Records supplied START

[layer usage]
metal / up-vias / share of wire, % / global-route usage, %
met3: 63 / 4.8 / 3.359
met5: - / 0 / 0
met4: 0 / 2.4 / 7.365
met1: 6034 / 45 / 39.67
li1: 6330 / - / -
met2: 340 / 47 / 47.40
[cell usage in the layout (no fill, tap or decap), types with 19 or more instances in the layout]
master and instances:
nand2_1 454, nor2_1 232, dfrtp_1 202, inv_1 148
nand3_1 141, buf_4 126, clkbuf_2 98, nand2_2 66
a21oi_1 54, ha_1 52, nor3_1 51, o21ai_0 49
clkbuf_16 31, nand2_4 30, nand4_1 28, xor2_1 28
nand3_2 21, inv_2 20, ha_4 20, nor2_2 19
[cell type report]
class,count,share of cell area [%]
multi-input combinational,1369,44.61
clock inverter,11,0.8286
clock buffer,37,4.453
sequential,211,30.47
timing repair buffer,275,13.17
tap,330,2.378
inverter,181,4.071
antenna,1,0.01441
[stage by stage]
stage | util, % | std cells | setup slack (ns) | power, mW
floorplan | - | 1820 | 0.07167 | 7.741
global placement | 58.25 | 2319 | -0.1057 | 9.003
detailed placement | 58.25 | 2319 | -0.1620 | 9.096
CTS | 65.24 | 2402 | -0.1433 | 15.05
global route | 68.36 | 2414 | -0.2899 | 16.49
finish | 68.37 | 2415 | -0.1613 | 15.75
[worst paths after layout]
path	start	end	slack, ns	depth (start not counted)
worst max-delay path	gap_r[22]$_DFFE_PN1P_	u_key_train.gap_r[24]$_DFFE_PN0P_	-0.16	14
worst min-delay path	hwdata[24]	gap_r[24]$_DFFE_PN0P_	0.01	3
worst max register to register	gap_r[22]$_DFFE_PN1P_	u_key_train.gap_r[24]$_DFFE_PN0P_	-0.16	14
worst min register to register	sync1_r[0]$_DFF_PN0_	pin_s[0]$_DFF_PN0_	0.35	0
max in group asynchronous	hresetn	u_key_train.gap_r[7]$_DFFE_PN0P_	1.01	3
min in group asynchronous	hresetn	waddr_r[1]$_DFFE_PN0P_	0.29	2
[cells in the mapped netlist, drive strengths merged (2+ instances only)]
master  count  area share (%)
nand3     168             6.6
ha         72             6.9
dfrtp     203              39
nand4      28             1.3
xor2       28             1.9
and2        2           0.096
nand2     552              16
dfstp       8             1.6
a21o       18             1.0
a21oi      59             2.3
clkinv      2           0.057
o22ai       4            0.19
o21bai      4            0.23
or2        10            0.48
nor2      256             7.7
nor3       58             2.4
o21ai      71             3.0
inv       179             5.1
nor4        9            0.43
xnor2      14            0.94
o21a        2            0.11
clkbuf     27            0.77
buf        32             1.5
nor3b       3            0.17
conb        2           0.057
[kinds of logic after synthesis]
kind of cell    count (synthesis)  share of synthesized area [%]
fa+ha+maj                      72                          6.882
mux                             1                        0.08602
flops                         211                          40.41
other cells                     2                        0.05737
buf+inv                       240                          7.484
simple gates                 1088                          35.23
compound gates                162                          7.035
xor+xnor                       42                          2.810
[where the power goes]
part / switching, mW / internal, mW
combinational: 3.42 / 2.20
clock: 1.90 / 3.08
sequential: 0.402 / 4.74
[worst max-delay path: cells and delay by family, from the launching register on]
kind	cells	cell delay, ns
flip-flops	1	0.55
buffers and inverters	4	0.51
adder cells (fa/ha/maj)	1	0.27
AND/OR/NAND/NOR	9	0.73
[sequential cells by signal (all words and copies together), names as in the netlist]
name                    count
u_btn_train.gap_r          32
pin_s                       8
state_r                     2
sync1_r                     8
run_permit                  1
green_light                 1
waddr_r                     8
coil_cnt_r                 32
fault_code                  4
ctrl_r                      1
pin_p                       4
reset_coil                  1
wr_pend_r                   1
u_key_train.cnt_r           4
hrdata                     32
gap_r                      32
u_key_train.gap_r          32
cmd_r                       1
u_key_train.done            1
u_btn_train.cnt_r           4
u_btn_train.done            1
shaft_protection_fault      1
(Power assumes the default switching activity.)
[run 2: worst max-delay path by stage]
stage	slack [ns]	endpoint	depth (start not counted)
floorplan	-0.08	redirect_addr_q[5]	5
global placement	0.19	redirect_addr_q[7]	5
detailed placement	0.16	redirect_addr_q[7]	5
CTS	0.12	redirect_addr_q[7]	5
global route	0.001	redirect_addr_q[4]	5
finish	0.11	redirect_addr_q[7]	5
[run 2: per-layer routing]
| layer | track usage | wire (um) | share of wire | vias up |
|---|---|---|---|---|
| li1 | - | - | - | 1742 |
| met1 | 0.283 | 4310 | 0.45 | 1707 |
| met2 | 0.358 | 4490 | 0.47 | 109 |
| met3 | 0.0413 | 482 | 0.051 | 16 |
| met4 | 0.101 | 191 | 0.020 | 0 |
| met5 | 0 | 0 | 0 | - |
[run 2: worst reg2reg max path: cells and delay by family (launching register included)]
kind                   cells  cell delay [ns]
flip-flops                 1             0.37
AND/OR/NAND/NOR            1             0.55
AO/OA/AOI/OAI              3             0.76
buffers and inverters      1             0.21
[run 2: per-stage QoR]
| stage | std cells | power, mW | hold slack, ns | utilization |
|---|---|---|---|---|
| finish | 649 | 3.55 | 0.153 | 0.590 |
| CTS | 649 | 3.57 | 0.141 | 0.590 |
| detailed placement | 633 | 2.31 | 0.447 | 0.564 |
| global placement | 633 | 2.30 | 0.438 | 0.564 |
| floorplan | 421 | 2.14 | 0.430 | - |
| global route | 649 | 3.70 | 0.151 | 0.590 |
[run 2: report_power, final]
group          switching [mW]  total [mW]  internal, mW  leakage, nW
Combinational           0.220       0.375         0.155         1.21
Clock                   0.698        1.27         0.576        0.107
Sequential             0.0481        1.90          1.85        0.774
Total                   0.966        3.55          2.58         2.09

Records supplied END

> **Task instructions**: As the answer, set down only the lines from the data above between the one holding "nand2_1 454, nor2_1" and the one holding "worst min register", inclusive, exactly as they read.

> **Task answer**:
nand2_1 454, nor2_1 232, dfrtp_1 202, inv_1 148
nand3_1 141, buf_4 126, clkbuf_2 98, nand2_2 66
a21oi_1 54, ha_1 52, nor3_1 51, o21ai_0 49
clkbuf_16 31, nand2_4 30, nand4_1 28, xor2_1 28
nand3_2 21, inv_2 20, ha_4 20, nor2_2 19
[cell type report]
class,count,share of cell area [%]
multi-input combinational,1369,44.61
clock inverter,11,0.8286
clock buffer,37,4.453
sequential,211,30.47
timing repair buffer,275,13.17
tap,330,2.378
inverter,181,4.071
antenna,1,0.01441
[stage by stage]
stage | util, % | std cells | setup slack (ns) | power, mW
floorplan | - | 1820 | 0.07167 | 7.741
global placement | 58.25 | 2319 | -0.1057 | 9.003
detailed placement | 58.25 | 2319 | -0.1620 | 9.096
CTS | 65.24 | 2402 | -0.1433 | 15.05
global route | 68.36 | 2414 | -0.2899 | 16.49
finish | 68.37 | 2415 | -0.1613 | 15.75
[worst paths after layout]
path	start	end	slack, ns	depth (start not counted)
worst max-delay path	gap_r[22]$_DFFE_PN1P_	u_key_train.gap_r[24]$_DFFE_PN0P_	-0.16	14
worst min-delay path	hwdata[24]	gap_r[24]$_DFFE_PN0P_	0.01	3
worst max register to register	gap_r[22]$_DFFE_PN1P_	u_key_train.gap_r[24]$_DFFE_PN0P_	-0.16	14
worst min register to register	sync1_r[0]$_DFF_PN0_	pin_s[0]$_DFF_PN0_	0.35	0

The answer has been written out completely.